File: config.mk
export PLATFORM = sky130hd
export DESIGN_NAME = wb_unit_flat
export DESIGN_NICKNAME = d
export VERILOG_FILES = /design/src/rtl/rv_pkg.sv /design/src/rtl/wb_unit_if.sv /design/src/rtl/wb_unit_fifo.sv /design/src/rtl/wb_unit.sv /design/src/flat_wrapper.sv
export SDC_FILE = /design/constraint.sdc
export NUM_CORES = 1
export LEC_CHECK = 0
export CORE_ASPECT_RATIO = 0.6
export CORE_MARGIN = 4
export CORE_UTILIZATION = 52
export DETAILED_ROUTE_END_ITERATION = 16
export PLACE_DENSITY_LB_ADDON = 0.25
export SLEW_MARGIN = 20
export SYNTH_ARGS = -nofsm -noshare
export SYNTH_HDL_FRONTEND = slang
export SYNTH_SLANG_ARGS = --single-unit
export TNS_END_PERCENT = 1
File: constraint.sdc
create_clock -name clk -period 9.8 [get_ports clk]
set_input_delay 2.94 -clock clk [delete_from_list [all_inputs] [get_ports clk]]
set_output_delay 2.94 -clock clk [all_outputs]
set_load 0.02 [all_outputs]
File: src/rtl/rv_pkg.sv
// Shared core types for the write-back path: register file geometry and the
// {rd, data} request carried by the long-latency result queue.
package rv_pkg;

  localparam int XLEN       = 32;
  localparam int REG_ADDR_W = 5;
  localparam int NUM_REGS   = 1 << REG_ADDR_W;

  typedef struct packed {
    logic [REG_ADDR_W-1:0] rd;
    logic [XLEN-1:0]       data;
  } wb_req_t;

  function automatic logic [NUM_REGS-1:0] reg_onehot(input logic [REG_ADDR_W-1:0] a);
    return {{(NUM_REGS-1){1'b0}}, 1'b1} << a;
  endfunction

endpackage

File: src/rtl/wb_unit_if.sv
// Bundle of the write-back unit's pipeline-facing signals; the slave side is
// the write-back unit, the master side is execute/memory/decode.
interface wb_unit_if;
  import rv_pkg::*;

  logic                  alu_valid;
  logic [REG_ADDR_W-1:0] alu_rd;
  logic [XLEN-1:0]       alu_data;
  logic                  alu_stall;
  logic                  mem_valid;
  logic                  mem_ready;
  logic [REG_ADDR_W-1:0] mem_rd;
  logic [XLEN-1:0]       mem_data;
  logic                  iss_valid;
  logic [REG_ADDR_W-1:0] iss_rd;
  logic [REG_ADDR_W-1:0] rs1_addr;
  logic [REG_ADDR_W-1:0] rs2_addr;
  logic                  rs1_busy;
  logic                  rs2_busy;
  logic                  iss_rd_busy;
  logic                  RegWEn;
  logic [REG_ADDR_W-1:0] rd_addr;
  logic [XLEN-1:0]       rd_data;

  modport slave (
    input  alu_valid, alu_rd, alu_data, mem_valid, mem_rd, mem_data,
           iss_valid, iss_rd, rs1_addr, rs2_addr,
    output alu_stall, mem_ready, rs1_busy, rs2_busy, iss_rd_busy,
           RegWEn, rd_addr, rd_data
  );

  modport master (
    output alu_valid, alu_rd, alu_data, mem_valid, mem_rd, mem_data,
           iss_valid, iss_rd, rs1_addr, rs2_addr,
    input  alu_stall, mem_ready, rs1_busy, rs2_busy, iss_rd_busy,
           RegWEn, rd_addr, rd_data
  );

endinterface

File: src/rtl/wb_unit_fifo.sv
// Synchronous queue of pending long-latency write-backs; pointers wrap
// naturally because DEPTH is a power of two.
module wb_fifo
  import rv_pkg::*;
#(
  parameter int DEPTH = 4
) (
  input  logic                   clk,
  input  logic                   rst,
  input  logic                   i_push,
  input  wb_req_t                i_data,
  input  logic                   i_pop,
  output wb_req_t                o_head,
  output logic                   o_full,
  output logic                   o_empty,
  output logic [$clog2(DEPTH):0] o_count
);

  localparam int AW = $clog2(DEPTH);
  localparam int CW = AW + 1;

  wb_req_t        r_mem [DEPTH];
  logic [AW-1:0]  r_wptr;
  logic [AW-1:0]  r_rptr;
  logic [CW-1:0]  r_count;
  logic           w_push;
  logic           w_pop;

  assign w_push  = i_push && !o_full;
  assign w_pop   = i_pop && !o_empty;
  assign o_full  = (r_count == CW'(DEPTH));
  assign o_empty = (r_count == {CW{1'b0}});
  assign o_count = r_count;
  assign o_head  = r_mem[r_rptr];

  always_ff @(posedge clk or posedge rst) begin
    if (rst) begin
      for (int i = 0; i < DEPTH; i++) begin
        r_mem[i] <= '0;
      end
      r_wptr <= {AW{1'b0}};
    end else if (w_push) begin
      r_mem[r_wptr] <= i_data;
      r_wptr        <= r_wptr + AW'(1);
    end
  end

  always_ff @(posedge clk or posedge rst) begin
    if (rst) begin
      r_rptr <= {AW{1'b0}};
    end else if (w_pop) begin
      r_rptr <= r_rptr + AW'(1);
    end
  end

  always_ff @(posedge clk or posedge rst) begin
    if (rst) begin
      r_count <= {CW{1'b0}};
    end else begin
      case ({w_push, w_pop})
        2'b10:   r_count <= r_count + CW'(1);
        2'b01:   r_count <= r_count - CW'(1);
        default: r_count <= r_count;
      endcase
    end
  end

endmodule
******
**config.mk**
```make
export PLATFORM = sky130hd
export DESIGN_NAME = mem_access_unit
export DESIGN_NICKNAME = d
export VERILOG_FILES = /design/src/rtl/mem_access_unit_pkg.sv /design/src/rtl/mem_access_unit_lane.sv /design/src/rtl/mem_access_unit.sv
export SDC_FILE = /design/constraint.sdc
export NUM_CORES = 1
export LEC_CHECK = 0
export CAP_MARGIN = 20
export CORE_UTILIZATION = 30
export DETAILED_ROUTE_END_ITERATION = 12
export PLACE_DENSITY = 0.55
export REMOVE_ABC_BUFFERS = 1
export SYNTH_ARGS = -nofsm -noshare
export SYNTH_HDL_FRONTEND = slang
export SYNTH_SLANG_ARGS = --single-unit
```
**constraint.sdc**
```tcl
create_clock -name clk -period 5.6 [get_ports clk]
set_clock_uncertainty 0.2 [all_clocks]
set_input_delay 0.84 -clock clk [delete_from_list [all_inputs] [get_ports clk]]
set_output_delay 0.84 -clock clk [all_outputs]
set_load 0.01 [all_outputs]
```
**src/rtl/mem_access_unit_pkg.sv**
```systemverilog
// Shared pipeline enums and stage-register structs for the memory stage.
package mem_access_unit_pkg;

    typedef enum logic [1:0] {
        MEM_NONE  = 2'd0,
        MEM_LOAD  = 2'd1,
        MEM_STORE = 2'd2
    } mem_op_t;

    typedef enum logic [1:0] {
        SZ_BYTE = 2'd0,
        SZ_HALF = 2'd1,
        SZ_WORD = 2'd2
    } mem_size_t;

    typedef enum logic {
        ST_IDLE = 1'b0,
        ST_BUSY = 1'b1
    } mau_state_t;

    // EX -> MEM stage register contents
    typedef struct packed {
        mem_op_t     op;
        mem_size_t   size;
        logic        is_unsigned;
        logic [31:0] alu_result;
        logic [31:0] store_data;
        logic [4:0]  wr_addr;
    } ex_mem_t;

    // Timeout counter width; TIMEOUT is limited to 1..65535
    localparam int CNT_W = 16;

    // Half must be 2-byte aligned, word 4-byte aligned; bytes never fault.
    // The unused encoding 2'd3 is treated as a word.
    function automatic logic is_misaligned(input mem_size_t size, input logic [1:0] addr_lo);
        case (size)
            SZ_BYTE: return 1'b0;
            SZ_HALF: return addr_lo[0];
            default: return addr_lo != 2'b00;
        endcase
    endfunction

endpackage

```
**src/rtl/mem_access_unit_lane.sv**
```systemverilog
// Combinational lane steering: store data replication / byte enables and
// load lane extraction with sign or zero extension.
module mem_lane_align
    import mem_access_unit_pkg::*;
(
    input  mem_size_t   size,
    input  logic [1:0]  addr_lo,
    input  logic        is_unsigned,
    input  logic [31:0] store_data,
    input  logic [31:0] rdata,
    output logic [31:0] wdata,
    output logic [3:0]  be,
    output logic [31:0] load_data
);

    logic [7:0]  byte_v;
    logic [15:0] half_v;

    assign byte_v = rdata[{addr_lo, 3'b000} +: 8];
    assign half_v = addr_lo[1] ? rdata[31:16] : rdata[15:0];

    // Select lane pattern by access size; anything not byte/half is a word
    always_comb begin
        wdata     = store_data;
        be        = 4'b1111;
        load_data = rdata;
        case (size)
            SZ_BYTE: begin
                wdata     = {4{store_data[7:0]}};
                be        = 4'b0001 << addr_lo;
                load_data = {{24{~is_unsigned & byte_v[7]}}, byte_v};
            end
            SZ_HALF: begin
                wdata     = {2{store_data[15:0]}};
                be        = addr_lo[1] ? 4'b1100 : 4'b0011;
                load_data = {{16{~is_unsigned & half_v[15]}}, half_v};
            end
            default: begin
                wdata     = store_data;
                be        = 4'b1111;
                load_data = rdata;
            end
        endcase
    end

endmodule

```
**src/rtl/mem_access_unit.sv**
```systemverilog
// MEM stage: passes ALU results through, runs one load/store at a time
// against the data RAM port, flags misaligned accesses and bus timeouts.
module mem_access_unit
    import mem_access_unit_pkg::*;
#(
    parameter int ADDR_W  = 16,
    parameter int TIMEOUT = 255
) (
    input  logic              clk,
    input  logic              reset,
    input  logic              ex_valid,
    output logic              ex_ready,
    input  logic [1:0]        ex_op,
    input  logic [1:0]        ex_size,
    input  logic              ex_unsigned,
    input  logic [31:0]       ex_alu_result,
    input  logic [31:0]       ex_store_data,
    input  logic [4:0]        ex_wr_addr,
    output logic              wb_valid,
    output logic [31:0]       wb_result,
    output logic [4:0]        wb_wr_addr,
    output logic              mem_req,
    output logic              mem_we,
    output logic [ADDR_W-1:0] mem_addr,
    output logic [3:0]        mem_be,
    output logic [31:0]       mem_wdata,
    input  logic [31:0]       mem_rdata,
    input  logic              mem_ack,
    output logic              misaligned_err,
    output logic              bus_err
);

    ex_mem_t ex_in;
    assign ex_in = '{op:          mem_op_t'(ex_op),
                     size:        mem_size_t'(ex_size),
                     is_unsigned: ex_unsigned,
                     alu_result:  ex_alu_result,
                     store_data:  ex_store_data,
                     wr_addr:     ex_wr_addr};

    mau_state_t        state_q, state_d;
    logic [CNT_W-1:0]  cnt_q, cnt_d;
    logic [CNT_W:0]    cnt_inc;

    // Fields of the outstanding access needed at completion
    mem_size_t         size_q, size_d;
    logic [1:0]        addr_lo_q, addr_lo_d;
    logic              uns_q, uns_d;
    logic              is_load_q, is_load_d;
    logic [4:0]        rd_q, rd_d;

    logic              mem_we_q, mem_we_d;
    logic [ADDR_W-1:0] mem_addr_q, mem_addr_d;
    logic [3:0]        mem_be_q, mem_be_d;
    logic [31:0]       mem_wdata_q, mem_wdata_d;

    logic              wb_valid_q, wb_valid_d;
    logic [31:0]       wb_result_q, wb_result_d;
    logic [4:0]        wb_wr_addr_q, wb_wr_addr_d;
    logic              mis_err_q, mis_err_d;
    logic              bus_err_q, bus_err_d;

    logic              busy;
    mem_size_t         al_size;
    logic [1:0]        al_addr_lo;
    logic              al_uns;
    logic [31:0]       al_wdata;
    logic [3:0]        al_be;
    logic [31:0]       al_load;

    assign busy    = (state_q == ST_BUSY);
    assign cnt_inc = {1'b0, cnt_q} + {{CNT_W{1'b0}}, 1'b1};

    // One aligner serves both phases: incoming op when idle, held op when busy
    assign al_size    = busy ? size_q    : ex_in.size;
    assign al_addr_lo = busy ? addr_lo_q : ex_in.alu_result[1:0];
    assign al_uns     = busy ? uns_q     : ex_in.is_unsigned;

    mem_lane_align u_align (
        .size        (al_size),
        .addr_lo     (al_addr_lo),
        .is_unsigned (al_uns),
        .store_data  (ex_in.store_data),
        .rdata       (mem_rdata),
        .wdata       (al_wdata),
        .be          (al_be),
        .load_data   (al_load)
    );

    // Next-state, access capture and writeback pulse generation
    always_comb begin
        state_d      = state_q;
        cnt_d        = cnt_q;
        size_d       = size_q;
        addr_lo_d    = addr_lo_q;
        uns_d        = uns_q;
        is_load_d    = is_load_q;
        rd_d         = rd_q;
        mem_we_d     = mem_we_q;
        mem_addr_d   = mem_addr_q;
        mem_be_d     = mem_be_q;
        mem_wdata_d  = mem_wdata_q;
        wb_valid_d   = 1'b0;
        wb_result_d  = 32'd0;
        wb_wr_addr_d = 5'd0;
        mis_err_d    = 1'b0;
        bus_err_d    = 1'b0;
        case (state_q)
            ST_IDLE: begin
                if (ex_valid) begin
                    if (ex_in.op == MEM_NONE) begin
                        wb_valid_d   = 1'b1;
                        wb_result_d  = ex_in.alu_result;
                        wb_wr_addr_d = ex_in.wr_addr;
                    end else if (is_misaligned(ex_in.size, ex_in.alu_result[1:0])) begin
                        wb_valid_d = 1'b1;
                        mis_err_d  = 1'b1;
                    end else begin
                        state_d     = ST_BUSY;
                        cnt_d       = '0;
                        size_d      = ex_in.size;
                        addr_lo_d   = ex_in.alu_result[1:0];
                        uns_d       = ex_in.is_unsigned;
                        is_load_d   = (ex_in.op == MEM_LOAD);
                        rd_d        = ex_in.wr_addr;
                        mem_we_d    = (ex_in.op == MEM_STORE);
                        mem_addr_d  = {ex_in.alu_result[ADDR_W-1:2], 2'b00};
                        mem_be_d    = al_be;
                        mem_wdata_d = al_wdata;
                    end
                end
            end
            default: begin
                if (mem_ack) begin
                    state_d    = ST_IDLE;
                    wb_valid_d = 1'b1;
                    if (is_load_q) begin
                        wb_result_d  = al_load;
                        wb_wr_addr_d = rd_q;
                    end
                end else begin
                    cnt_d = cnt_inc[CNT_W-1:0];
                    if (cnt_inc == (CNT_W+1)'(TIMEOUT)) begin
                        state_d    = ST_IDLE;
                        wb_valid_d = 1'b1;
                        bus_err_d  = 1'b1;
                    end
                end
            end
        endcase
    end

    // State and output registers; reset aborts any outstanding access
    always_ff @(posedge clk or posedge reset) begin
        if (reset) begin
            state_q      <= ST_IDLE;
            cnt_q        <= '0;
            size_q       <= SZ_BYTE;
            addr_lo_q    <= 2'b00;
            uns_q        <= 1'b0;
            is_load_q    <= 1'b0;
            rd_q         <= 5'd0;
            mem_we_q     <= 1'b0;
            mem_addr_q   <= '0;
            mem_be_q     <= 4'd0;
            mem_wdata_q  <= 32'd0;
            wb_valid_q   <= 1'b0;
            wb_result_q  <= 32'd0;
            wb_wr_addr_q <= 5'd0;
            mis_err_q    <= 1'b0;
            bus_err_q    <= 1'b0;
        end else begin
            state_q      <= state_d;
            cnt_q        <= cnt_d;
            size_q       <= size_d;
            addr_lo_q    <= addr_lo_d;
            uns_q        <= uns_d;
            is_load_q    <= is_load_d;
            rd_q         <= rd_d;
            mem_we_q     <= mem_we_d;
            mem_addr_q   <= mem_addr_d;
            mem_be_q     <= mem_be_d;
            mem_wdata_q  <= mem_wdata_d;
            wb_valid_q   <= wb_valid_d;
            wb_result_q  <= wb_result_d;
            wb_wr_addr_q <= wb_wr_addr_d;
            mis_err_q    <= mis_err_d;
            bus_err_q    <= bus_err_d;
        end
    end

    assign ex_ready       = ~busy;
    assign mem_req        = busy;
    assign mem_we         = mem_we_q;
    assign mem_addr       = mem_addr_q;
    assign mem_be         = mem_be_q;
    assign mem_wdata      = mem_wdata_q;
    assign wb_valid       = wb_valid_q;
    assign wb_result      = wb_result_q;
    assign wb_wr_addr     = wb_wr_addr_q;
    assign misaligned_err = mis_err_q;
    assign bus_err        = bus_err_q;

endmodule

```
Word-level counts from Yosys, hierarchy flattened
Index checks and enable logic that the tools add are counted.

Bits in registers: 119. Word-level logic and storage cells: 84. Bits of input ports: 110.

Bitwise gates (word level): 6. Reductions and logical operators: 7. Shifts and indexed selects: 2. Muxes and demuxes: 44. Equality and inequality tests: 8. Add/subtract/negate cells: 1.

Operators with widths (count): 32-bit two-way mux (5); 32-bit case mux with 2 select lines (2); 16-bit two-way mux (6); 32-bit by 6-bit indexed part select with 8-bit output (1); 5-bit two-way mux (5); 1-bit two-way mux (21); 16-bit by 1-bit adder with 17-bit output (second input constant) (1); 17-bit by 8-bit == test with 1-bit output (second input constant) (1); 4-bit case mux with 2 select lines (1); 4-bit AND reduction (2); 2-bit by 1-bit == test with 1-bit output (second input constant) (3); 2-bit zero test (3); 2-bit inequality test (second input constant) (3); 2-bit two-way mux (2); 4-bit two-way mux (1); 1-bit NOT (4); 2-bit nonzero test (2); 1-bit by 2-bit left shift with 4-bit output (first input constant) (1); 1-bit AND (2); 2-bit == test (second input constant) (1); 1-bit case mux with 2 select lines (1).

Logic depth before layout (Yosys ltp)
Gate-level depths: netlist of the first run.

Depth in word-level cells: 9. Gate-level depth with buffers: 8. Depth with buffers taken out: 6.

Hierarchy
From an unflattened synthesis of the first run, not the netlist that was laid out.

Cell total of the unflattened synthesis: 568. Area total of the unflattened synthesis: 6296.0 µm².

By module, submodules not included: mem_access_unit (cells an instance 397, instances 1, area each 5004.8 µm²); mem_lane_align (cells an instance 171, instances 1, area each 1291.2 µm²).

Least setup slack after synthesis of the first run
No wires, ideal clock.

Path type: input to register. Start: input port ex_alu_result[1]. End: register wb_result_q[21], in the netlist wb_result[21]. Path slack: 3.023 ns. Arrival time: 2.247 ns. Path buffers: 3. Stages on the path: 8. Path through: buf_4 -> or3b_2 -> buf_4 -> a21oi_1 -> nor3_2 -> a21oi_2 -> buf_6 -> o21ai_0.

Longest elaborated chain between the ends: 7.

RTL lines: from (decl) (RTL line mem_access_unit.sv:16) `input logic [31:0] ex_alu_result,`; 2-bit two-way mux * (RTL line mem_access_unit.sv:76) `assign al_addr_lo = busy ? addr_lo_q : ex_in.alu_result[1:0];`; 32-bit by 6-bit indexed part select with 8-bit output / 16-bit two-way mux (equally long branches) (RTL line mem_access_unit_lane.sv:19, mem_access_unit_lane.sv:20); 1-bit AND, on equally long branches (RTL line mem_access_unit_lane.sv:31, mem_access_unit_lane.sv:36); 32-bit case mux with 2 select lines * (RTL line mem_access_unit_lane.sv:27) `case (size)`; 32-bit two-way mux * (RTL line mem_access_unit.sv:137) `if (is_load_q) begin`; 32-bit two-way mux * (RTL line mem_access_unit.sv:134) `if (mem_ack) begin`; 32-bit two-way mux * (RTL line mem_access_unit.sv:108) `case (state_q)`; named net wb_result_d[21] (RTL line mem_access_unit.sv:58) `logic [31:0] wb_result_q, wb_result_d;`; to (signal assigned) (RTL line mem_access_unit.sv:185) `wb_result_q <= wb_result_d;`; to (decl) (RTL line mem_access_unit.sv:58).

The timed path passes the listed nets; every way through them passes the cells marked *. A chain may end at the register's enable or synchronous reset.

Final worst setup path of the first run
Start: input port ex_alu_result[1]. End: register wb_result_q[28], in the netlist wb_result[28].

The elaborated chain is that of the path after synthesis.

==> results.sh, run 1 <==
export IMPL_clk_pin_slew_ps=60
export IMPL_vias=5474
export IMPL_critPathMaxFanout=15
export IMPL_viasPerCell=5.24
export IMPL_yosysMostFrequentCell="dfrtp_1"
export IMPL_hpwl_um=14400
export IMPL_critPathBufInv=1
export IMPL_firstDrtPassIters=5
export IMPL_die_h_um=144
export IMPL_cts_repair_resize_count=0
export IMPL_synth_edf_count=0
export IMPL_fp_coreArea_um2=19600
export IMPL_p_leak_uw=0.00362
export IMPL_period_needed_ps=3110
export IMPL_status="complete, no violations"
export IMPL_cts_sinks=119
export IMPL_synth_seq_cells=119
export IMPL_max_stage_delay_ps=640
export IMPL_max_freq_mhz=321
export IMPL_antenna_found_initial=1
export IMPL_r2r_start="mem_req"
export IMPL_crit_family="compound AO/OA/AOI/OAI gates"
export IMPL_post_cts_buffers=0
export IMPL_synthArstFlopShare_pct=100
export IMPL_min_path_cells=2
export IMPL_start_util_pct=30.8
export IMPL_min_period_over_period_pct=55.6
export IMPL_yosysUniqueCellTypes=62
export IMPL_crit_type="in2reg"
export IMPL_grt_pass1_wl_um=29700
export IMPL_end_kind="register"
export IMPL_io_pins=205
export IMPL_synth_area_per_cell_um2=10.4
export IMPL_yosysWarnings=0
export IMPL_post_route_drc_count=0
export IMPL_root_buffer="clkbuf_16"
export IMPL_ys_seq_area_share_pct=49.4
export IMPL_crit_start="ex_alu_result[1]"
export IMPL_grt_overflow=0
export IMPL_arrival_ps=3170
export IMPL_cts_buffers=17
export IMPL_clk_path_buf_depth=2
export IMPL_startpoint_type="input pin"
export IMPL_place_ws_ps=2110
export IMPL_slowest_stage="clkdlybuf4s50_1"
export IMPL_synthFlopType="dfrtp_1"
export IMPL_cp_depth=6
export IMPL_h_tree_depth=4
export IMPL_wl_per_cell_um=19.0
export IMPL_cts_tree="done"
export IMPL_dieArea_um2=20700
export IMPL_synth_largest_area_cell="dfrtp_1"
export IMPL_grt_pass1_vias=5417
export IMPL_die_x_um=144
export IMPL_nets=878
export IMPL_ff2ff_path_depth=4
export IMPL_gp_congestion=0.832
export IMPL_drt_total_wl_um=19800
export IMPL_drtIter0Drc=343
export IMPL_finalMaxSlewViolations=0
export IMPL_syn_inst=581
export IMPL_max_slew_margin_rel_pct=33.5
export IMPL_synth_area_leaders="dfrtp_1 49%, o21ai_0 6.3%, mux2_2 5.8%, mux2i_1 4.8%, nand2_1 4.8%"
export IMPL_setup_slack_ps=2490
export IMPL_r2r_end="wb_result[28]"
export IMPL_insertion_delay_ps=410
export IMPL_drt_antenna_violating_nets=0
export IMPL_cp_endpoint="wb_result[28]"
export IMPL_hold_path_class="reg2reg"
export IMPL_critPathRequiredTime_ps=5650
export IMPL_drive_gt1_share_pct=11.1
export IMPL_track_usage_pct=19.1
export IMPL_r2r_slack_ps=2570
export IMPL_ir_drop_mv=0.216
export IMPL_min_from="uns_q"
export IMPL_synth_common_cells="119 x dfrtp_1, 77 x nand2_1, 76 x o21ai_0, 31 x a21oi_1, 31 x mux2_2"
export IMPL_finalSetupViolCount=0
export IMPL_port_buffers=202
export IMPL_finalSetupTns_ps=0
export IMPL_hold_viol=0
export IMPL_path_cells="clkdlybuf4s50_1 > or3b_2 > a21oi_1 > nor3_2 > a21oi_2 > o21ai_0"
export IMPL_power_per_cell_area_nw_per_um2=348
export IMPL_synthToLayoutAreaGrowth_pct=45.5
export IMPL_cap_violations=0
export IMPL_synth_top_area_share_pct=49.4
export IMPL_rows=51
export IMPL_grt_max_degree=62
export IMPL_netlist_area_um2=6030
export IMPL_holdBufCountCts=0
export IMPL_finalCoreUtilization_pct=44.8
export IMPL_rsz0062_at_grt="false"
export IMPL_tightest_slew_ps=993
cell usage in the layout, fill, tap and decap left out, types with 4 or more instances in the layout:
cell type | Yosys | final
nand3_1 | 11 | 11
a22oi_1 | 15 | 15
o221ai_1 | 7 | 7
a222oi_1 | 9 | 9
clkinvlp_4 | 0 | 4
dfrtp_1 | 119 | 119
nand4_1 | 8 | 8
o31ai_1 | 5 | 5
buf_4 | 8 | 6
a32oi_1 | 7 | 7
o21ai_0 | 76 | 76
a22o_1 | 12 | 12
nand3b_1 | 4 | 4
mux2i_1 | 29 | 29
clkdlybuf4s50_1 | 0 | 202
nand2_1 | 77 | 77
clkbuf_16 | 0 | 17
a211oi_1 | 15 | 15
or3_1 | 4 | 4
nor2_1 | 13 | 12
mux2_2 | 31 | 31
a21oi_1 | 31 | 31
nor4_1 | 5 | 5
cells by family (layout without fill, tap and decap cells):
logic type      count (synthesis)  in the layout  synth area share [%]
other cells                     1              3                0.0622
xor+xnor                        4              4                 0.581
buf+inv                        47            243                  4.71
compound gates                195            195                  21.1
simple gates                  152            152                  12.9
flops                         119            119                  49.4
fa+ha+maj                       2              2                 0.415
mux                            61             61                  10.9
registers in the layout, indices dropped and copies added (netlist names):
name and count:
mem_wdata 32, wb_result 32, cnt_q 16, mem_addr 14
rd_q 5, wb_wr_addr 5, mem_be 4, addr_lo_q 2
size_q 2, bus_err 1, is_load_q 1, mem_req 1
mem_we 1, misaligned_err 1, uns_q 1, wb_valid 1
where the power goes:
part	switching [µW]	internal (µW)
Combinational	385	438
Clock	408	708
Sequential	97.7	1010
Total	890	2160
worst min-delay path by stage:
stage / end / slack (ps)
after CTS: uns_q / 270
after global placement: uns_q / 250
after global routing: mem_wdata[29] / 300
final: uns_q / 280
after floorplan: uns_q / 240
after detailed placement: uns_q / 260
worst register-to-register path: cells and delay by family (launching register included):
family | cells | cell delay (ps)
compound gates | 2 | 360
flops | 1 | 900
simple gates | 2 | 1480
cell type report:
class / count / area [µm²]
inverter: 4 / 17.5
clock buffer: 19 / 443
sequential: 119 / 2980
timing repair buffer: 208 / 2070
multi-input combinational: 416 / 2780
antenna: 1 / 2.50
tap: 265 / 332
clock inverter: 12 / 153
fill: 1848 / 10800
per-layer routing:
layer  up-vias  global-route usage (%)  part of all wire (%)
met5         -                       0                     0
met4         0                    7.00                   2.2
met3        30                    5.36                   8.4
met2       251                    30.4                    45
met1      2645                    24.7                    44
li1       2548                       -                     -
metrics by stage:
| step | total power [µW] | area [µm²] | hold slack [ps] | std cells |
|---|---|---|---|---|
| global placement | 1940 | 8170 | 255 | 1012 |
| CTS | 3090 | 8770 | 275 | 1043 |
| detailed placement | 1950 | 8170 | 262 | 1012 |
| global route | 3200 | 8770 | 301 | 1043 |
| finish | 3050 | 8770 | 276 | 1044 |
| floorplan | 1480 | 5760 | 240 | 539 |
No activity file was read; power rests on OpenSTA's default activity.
******
Exercise goal -
Using the entries above, output exactly the lines between the line holding "File: config.mk" and the line holding "export CORE_MARGIN = 4", end lines included, and nothing more.

Answer area -
File: config.mk
export PLATFORM = sky130hd
export DESIGN_NAME = wb_unit_flat
export DESIGN_NICKNAME = d
export VERILOG_FILES = /design/src/rtl/rv_pkg.sv /design/src/rtl/wb_unit_if.sv /design/src/rtl/wb_unit_fifo.sv /design/src/rtl/wb_unit.sv /design/src/flat_wrapper.sv
export SDC_FILE = /design/constraint.sdc
export NUM_CORES = 1
export LEC_CHECK = 0
export CORE_ASPECT_RATIO = 0.6
export CORE_MARGIN = 4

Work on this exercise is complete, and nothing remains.